Los fondos Next Generation EU han sido presentados como el gran impulso para modernizar la economía europea tras la pandemia. En el caso de España, hablamos de una inversión que supera los 140.000 millones de euros, canalizados hacia proyectos de transformación digital, sostenibilidad, resiliencia y cohesión social. Una oportunidad histórica, sí, pero también un campo fértil para el riesgo si no se gestiona con la debida diligencia.
El volumen y la rapidez con la que se están desplegando estos fondos han obligado a las administraciones públicas a agilizar sus procedimientos. Pero esa agilidad no puede ir reñida con el control. La prevención del fraude es, hoy más que nunca, una prioridad estratégica. No se trata solo de evitar el uso indebido de fondos públicos; se trata de garantizar que los recursos lleguen donde deben, que los proyectos se ejecuten con criterios objetivos y que la ciudadanía confíe en las instituciones que gestionan el dinero común.
Entre los múltiples riesgos que acompañan este proceso, dos merecen una atención especial: los conflictos de interés y la doble financiación.
En un entorno donde numerosos actores públicos y privados intervienen en la gestión de los fondos, los conflictos de interés representan un riesgo real. No hace falta que haya corrupción explícita; basta, por ejemplo, con que un responsable de evaluación tenga vínculos personales o económicos con alguno de los adjudicatarios para que la imparcialidad del proceso se vea comprometida, o que simplemente, tanto los beneficiarios como otros agentes involucrados en el programa puedan tener algún tipo de relación de consanguinidad o notarial que contravenga directamente las bases del programa.
El problema no es solo legal o administrativo, es reputacional. Por eso es tan importante que las administraciones dispongan de mecanismos eficaces para detectar, registrar y gestionar estos conflictos. No basta con declaraciones juradas: es necesario articular sistemas de cruce de datos, trazabilidad y transparencia que permitan prevenir antes que sancionar.

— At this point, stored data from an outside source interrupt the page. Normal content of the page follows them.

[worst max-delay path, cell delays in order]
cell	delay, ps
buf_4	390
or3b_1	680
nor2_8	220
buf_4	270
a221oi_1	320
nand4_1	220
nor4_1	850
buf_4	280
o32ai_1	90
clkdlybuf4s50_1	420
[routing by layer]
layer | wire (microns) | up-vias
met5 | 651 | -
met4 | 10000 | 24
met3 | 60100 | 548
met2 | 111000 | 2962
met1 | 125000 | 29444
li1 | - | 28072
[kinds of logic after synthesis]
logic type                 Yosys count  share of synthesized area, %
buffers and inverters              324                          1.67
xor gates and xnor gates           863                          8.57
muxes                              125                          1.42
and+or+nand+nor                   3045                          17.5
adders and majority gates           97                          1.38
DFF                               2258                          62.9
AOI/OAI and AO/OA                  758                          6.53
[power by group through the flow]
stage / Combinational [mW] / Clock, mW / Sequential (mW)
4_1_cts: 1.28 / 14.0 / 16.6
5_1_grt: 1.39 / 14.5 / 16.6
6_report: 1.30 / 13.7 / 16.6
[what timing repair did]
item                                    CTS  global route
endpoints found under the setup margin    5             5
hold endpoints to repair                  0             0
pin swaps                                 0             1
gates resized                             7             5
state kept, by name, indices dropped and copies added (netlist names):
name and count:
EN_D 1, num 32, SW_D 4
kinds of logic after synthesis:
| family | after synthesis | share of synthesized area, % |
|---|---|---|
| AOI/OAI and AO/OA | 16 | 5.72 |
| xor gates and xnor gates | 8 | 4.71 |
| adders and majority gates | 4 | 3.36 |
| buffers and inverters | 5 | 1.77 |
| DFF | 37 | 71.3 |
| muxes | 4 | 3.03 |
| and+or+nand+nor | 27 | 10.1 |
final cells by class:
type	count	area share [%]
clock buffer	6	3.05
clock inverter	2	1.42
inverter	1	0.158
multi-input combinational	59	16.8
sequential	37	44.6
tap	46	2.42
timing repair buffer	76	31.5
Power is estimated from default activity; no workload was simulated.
==> /design/flow/design.v <==
`timescale 1ns / 1ps
module IDEX_Reg(clk, ALUSrc_in,MemtoReg_in,RegWrite_in,MemRead_in,MemWrite_in,Branch_in, ALUOp_in,
             ALUSrc_out,MemtoReg_out,RegWrite_out,MemRead_out,MemWrite_out,Branch_out, ALUOp_out,
             PC_in, PC_out, ReadData1_in, ReadData1_out, ReadData2_in, ReadData2_out, SE_in, SE_out,
             opcode_in, opcode_out, writeadd_in, writeadd_out    );
    input clk;
    input ALUSrc_in,MemtoReg_in,RegWrite_in,MemRead_in,MemWrite_in,Branch_in;
    input [1:0] ALUOp_in;
    output reg ALUSrc_out,MemtoReg_out,RegWrite_out,MemRead_out,MemWrite_out,Branch_out;
    output reg[1:0] ALUOp_out;
    input [63:0] PC_in;
    output reg[63:0] PC_out;
    input [63:0] ReadData1_in;
    input [63:0] ReadData2_in;
    output reg [63:0] ReadData1_out;
    output reg [63:0] ReadData2_out;
    input [63:0] SE_in;
    output reg [63:0] SE_out;
    input [10:0] opcode_in;
    output reg [10:0] opcode_out;
    input [4:0] writeadd_in;
    output reg [4:0] writeadd_out;  
    always @(posedge clk)
    begin
       ALUSrc_out <= ALUSrc_in;
       MemtoReg_out <= MemtoReg_in;
       RegWrite_out <= RegWrite_in;
       MemRead_out <= MemRead_in;
       MemWrite_out <= MemWrite_in;
       Branch_out <= Branch_in; 
       ALUOp_out <= ALUOp_in;
       ReadData1_out <= ReadData1_in;
       ReadData2_out <= ReadData2_in;
       SE_out <= SE_in;
       PC_out <= PC_in; 
       opcode_out <= opcode_in;
       writeadd_out <= writeadd_in;
    end
endmodule
==> /design/flow/run.sh <==
#!/bin/bash
# OpenROAD 26Q1-2900-gdf79404cd8, Yosys 0.63+post, stock flow scripts
make -C /OpenROAD-flow-scripts/flow DESIGN_CONFIG=/design/flow/config.mk WORK_HOME=/design/flow/orfs finish
==> /design/flow/config.mk <==
export PLATFORM = sky130hd
export DESIGN_NAME = IDEX_Reg
export DESIGN_NICKNAME = IDEX_Reg
export VERILOG_FILES = /design/flow/design.v
export SDC_FILE = /design/flow/constraint.sdc
export NUM_CORES = 4
export LEC_CHECK = 1
export CORE_AREA = 10 10 221 221
export DIE_AREA = 0 0 231 231
==> /design/flow/constraint.sdc <==
current_design IDEX_Reg

set clk_period 1.0
set clk_io_pct 0.2

create_clock -name clk0 -period $clk_period [get_ports {clk}]

set non_clock_inputs [all_inputs -no_clocks]
set_input_delay [expr $clk_period * $clk_io_pct] -clock clk0 $non_clock_inputs
set_output_delay [expr $clk_period * $clk_io_pct] -clock clk0 [all_outputs]
==> impl_metrics.toml <==
# physical design summary
[cells_and_area]
area_growth_pct = 107
combGateArea_sq_um = 0
drive_above_1_share_pct = 41.7
layoutNonFillerInstCount = 1482
utilization_pct = 26.3
nMultiInputCombCells = 0

[detailed_routing]
drc_errors = 0
drtPass1Iterations = 4
num_antenna_cells = 0
routed_wirelength_mm = 25.2
drtIter0Drc = 79
via_per_inst = 2.86
ant_nets = 0
post_drt_wl_per_cell_um = 17.0
routed-via-count = 4237

[logic_synthesis]
netlist_instances = 280
yosysCellCount = 280
ys.flops = 280
async_reset_ff_share_pct = 0
most_common_cell = "dfxtp_1"
synth.yosys.seq_area_share_pct = 100
ys_top_cells_by_count = "280 x dfxtp_1"
yosys.area.top_type = "dfxtp_1"
edf_count = 0
avgSynthCellArea_sq_um = 20.0
yosys-stat-area_sq_mm = 0.00561
yosysWarnings = 1
top_cell_area_share_pct = 100
synth_cell_type_count = 1
synth.area.top_cells = "dfxtp_1 100%"
ff_type = "dfxtp_1"
syn-cell-area_sq_mm = 0.00561

[clocking]
clock-root-buffer = "clkbuf_16"
cts_setup_buffers = 0
cts.sinks = 280
cts.clk_slew.worst_paths_ps = 60
holdBufCountCts = 0
cts_tree = "done"
ctsLongestPathBuffers = 3
cts_inserted_buffers = 28
cts_max_level = 1

[place]
place_congestion = 0.825
port_buffers = 560
dpl.cell_count = 1434
dp_hpwl_mm = 21.2

[worst_setup_path]
start_kind = "flop"
cp_cell_sequence = "buf_6"
critPathTopFamily = "flip-flops"
worstPathMaxFanout = 1
cp_num_buf_inv = 1
critPathSlowestCell = "dfxtp_4"
crit_arrival_ps = 1050
cp.required_ps = 800
crit_type = "flop to output pin"
cp-startpoint = "SE_out[40]$_DFF_P_"
end_kind = "output pin"
critPathMaxStageDelay_ps = 380

[job]
cap_viol_max_count = 0
warnings = 27

[status]
status = "finished, violations left"
failed_checks = "negative setup slack"

[worst_hold_path]
hold_path_class = "primary input to flop"
worstHoldStart = "PC_in[50]"

[final_timing]
worst_pin_slew_ps = 185
setup_viol = 280
rsz0062_at_grt = "yes"
finalHoldViolCount = 0
drv_slew = 0
clock.fmax_mhz = 801
relSlewSlack_pct = 87.7
layout_min_cycle_time_ps = 1250
fin_crit_sh_pct = 125
setup_ws_ps = -249

[floorplan]
die_w_um = 231
die_y_um = 231
die-area_sq_mm = 0.0534
row_count = 77
initCoreUtil_pct = 12.7
io_pins = 561
core_sq_mm = 0.0441

[global_route]
grt_max_degree = 15
grt_antenna_before_repair = 2
grt_pass1_vias = 4589
track_usage_pct = 8.86
grt_overflow = 0
grt_pass1_wl_mm = 34.0

[pwr]
ir_worst_vdd_mv = 1.84
power.total_mw = 23.7
power_density_mw_per_mm2 = 2040
leakage_nw = 5.03
[path summary, 6_finish.rpt]
path,to,slack (ps),cells after the start
worst max-delay path,SE_out[40],-250,1
worst min-delay path,PC_out[50]$_DFF_P_,80,1
[state kept, by name (all words and copies together) (netlist names), 2 cells and up]
name,cells
opcode_out,11
writeadd_out,5
ReadData1_out,64
PC_out,64
SE_out,64
ALUOp_out,2
ReadData2_out,64
[power by group]
part           leakage [nW]  total (mW)  switching (mW)  internal (mW)
sequential             2.36        11.9           0.138           11.8
clock                 0.431        10.0            4.17           5.88
combinational          2.24        1.69           0.347           1.35
total                  5.03        23.7            4.65           19.0
[logic make-up after synthesis]
family | after synthesis | synth area share [%]
flops | 280 | 100
[per-stage QoR]
stage	setup TNS [ps]	setup slack [ps]	area [sq um]	hold slack, ps
after floorplan	0	538	5610	228
after global placement	-919	-257	12000	649
after detailed placement	-932	-250	12000	652
after CTS	-56990	-307	11600	29.2
after global routing	-58530	-298	11600	42.5
final	-42520	-249	11600	84.3
[cell type report]
cell class	instances	area, sq um
clock buffers	39	772
clock inverters	9	113
fillers	4652	32500
flip-flops and latches	280	5670
well taps	592	741
repair buffers	562	4310
[cells in the final DEF (no fill, tap or decap)]
master,instances
dfxtp_2,47
clkinvlp_4,1
clkinv_8,1
clkinv_4,1
dfxtp_4,2
clkbuf_1,8
clkbuf_16,28
buf_6,14
clkinv_2,4
buf_2,266
buf_4,2
bufinv_16,2
clkdlybuf4s50_1,280
clkbuf_8,3
dfxtp_1,231
[per-layer routing]
| metal | GRT usage [%] | vias to the layer above | part of all wire (%) | wire length, um |
|---|---|---|---|---|
| met1 | 10.0 | 1844 | 37 | 9230 |
| met4 | 1.73 | 2 | 2.2 | 556 |
| met3 | 4.85 | 33 | 13 | 3270 |
| li1 | - | 2051 | - | - |
| met2 | 14.6 | 307 | 48 | 12100 |
| met5 | 0 | - | 0.040 | 10 |
[repair_timing]
item                       CTS  global route
gates resized              969            12
setup endpoints to repair  280           280
pin swaps                    0             0
Power figures rest on the tool's default switching activity, not on a simulated workload.
<file path="./design.v">
`timescale 1ns / 1ps
module EXMEM_reg(clk,reset,  MemRead_in, MemWrite_in,  RegWrite_in, MemtoReg_in, Branch_in, BranchAdder_in, 
             ALUResult_in, ALUZero_in, ReadData2_in, WriteAdd_in, MemRead_out, MemWrite_out,  
             RegWrite_out, MemtoReg_out, Branch_out,BranchAdder_out, ALUResult_out, ALUZero_out, 
             ReadData2_out, WriteAdd_out
    );
    input clk;
    input reset;
    input MemRead_in, MemWrite_in,  RegWrite_in, MemtoReg_in, Branch_in;
    input [63:0] BranchAdder_in;
    input [63:0] ALUResult_in;
    input ALUZero_in;
    input [63:0] ReadData2_in;
    input [4:0] WriteAdd_in;
    output reg MemRead_out, MemWrite_out,  RegWrite_out, MemtoReg_out, Branch_out;
    output reg [63:0] BranchAdder_out;
    output reg [63:0] ALUResult_out;
    output reg ALUZero_out;
    output reg [63:0] ReadData2_out;
    output reg [63:0] WriteAdd_out;
    always@(reset)
    begin
        Branch_out <= 0;
        BranchAdder_out <= 0;
        ALUZero_out <= 0;
    end
    always@(posedge clk)
    begin
        MemRead_out <= MemRead_in;
        MemWrite_out <= MemWrite_in;
        RegWrite_out <= RegWrite_in;
        MemtoReg_out <= MemtoReg_in;
        Branch_out <= Branch_in;
        BranchAdder_out <= BranchAdder_in;
        ALUResult_out <= ALUResult_in;
        ALUZero_out <= ALUZero_in;
        ReadData2_out <= ReadData2_in;
        WriteAdd_out <= WriteAdd_in;
    end
endmodule
</file>
--- flow/design.v ---
`timescale 1ns / 1ps
module DataMem(
    clk,
    mem_wr,
    mem_rd,
    addr,
    wr_data,
    rd_data
    );
    input clk;
    input mem_wr;
    input mem_rd;
    input [7:0] addr;
    input [63:0] wr_data;
    output reg [63:0] rd_data;
    reg [7:0] RF[255:0];
    always@(posedge clk)
        begin
            if(mem_wr==1)
                begin
                    RF[addr]   = wr_data[63:56];
                    RF[addr+1] = wr_data[55:48];
                    RF[addr+2] = wr_data[47:40];
                    RF[addr+3] = wr_data[39:32];
                    RF[addr+4] = wr_data[31:24];
                    RF[addr+5] = wr_data[23:16];
                    RF[addr+6] = wr_data[15:8];
                    RF[addr+7] = wr_data[7:0];
                end
        end
    always@(mem_rd, addr)
        begin
            if(mem_rd == 1)
            begin
                rd_data <= {RF[addr + 0], RF[addr + 1], RF[addr + 2], RF[addr + 3], RF[addr + 4], RF[addr + 5], RF[addr + 6], RF[addr + 7]};
            end
            else
            begin
                rd_data <= 64'hz;
            end
        end
endmodule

Otro riesgo recurrente es la doble financiación, es decir, que un mismo proyecto reciba recursos de más de una fuente pública sin que se identifique el solapamiento. En contextos complejos, donde conviven fondos europeos, estatales, autonómicos y municipales, este tipo de situaciones pueden producirse incluso sin intención fraudulenta.
Pero el efecto es el mismo: una distorsión en el uso de los recursos y un daño en la credibilidad del sistema. Para prevenirlo, es esencial reforzar la coordinación entre administraciones y asegurar la interoperabilidad de sus sistemas de información financiera.
En ambos casos, la incorporación de herramientas tecnológicas de monitorización avanzada permite anticiparse a las irregularidades. La analítica de datos, los sistemas de alertas tempranas y la interoperabilidad entre plataformas de gestión están ya al alcance de las administraciones y pueden marcar la diferencia entre un control eficaz y una supervisión meramente formal.
Este tipo de soluciones no deben concebirse como un obstáculo a la ejecución. De hecho, bien diseñadas e integradas desde el principio, pueden mejorar la eficiencia de los procesos y reducir riesgos sin generar fricción en la gestión.
En muchos casos, reforzar las capacidades internas con apoyo externo puede ser una vía útil para implementar estas soluciones de forma ágil y sin desviar recursos clave. Ya sea en el diseño de marcos de control, en el despliegue tecnológico o en la evaluación de riesgos específicos, contar con experiencia especializada contribuye a dotar de mayor solidez técnica al sistema sin comprometer los plazos ni la operativa diaria.
España afronta con estos fondos una oportunidad única para transformar su modelo económico. Pero ese potencial solo se materializará si la ejecución viene acompañada de garantías. La prevención del fraude no debe entenderse como una carga adicional, sino como un componente esencial de una gestión moderna, profesional y responsable.